Meeting with a Marine Insultant

12 Jul

Halifax was unable to solve all my problems. I found there neither a spare alternator nor a spare starter motor, and the engine fuel line hose I wanted could not be got locally nor, in a timely manner, from the manufacturer.

The first two issues have since been sorted, but what to do about Mo’s old, rubber fuel lines and their specialty fittings plagued me until yesterday, when I met Jerry.

At the time I was canvassing the yard for a local shop that could fill my order. Jerry was my third interviewee. He stood by the travel lift as a boat made its way into the water.

“What kind of engine have we?” he asked. Jerry wore a tweed flat cap. His accent was Irish.

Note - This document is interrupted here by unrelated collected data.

==> src/rtl/snake_step_scheduler.sv <==
// Step scheduler for the snake game core: paces movement from the selected period,
// holds each step request until acknowledged and runs the IDLE/RUN/PAUSE/DEAD flow.
module snake_step_scheduler #(
  parameter int PERIOD_W   = 41,
  parameter int MIN_PERIOD = 1_000_000,
  parameter int COUNT_W    = 16
) (
  input  logic                clk,
  input  logic                rst,
  input  logic                start,
  input  logic                pause,
  input  logic                collide,
  input  logic [PERIOD_W-1:0] period,
  input  logic                step_ack,
  output logic                step_req,
  output logic [1:0]          state,
  output logic [COUNT_W-1:0]  step_count,
  output logic                overrun
);

  typedef enum logic [1:0] {
    ST_IDLE  = 2'b00,
    ST_RUN   = 2'b01,
    ST_PAUSE = 2'b10,
    ST_DEAD  = 2'b11
  } state_e;

  localparam logic [PERIOD_W-1:0] CNT_ZERO = {PERIOD_W{1'b0}};
  localparam logic [PERIOD_W-1:0] CNT_ONE  = {{(PERIOD_W-1){1'b0}}, 1'b1};
  localparam logic [COUNT_W-1:0]  STEP_ONE = {{(COUNT_W-1){1'b0}}, 1'b1};
  localparam logic [COUNT_W-1:0]  STEP_MAX = {COUNT_W{1'b1}};
  // A floor of zero would make p_eff-1 wrap, so the floor is never below one cycle.
  localparam logic [PERIOD_W-1:0] MIN_P    =
    (MIN_PERIOD > 0) ? PERIOD_W'(MIN_PERIOD) : CNT_ONE;

  state_e               state_r, state_s;
  logic [PERIOD_W-1:0]  cnt_r, cnt_s;
  logic                 req_r, req_s;
  logic [COUNT_W-1:0]   count_r, count_s;
  logic                 ovr_r, ovr_s;

  logic [PERIOD_W-1:0]  p_eff_s;
  logic [PERIOD_W-1:0]  last_s;
  logic                 expire_s;
  logic                 req_kept_s;
  logic [COUNT_W-1:0]   count_inc_s;

  // Live effective period and the expiry condition against the running count.
  always_comb begin
    p_eff_s     = (period < MIN_P) ? MIN_P : period;
    last_s      = p_eff_s - CNT_ONE;
    expire_s    = (cnt_r >= last_s);
    req_kept_s  = req_r & ~step_ack;
    count_inc_s = (count_r == STEP_MAX) ? count_r : (count_r + STEP_ONE);
  end

  // Game-flow next state, step handshake and score bookkeeping.
  always_comb begin
    state_s = state_r;
    cnt_s   = cnt_r;
    req_s   = req_r;
    count_s = count_r;
    ovr_s   = ovr_r;
    case (state_r)
      ST_IDLE, ST_DEAD: begin
        cnt_s = CNT_ZERO;
        req_s = 1'b0;
        if (start) begin
          state_s = ST_RUN;
          count_s = {COUNT_W{1'b0}};
          ovr_s   = 1'b0;
        end else begin
          state_s = state_r;
        end
      end
      ST_RUN: begin
        if (collide) begin
          state_s = ST_DEAD;
          cnt_s   = CNT_ZERO;
          req_s   = 1'b0;
        end else if (pause) begin
          // Counter freezes on the pause edge itself, so resume loses no phase.
          state_s = ST_PAUSE;
          req_s   = req_kept_s;
        end else if (expire_s) begin
          cnt_s = CNT_ZERO;
          if (req_kept_s) begin
            req_s = 1'b1;
            ovr_s = 1'b1;
          end else begin
            req_s   = 1'b1;
            count_s = count_inc_s;
          end
        end else begin
          cnt_s = cnt_r + CNT_ONE;
          req_s = req_kept_s;
        end
      end
      ST_PAUSE: begin
        if (collide) begin
          state_s = ST_DEAD;
          cnt_s   = CNT_ZERO;
          req_s   = 1'b0;
        end else if (pause) begin
          state_s = ST_RUN;
          req_s   = req_kept_s;
        end else begin
          state_s = ST_PAUSE;
          req_s   = req_kept_s;
        end
      end
      default: begin
        state_s = ST_IDLE;
        cnt_s   = CNT_ZERO;
        req_s   = 1'b0;
        count_s = {COUNT_W{1'b0}};
        ovr_s   = 1'b0;
      end
    endcase
  end

  // State and output registers with synchronous reset.
  always_ff @(posedge clk) begin
    if (rst) begin
      state_r <= ST_IDLE;
      cnt_r   <= CNT_ZERO;
      req_r   <= 1'b0;
      count_r <= {COUNT_W{1'b0}};
      ovr_r   <= 1'b0;
    end else begin
      state_r <= state_s;
      cnt_r   <= cnt_s;
      req_r   <= req_s;
      count_r <= count_s;
      ovr_r   <= ovr_s;
    end
  end

  assign state      = state_r;
  assign step_req   = req_r;
  assign step_count = count_r;
  assign overrun    = ovr_r;

endmodule

==> config.mk <==
export PLATFORM = sky130hd
export DESIGN_NAME = snake_step_scheduler
export DESIGN_NICKNAME = d
export VERILOG_FILES = /design/src/rtl/snake_step_scheduler.sv
export SDC_FILE = /design/constraint.sdc
export NUM_CORES = 1
export LEC_CHECK = 0
export ABC_AREA = 0
export BUFFER_PORTS_ARGS = -buffer_cell sky130_fd_sc_hd__buf_2
export CORE_MARGIN = 3
export CORE_UTILIZATION = 59
export DETAILED_ROUTE_END_ITERATION = 6
export PLACE_DENSITY = 0.84
export SKIP_CTS_REPAIR_TIMING = 1
export SLEW_MARGIN = 20
export SYNTH_ARGS = -nofsm -noshare
export SYNTH_HDL_FRONTEND = slang
export SYNTH_SLANG_ARGS = --single-unit
==> constraint.sdc <==
create_clock -name clk -period 6.3 [get_ports clk]
set_input_delay 0 -clock clk [delete_from_list [all_inputs] [get_ports clk]]
set_output_delay 0 -clock clk [all_outputs]
set_load 0.005 [all_outputs]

“A Bukh,” I said. “Made in Denmark.”

“Ah, yes,” he said, knowingly. “Good little engine. Designed for lifeboats. Runs under all conditions, even inverted.”

“That, at least, I’ve not tried.”

“Nor recommended,” said Jerry. “But she’ll do it.”

Having found a knowledgeable source, I pressed on to my desire for new fuel lines and the issue of how to replicate the custom crimped ends on the engine’s difficult-to-jury-rig banjo fittings.

“Not hard at all,” said Jerry, “You just cut the f—kers off. Do it all the time. I presume you have a hack saw aboard that fine yacht of yours.”

I nodded.

Good.” he said. “I’ll be to your boat tomorrow at nine. I’ve got the hose. We’ll be done by noon.”

Close-up of Mo’s 1989 Bukh DV48 RME. Note the curved, cloth-covered fuel return lines. The vulnerability presented by these lines was not just that they were old, worn, and weeping; I had no spare hose of this size nor a strategy for attaching it.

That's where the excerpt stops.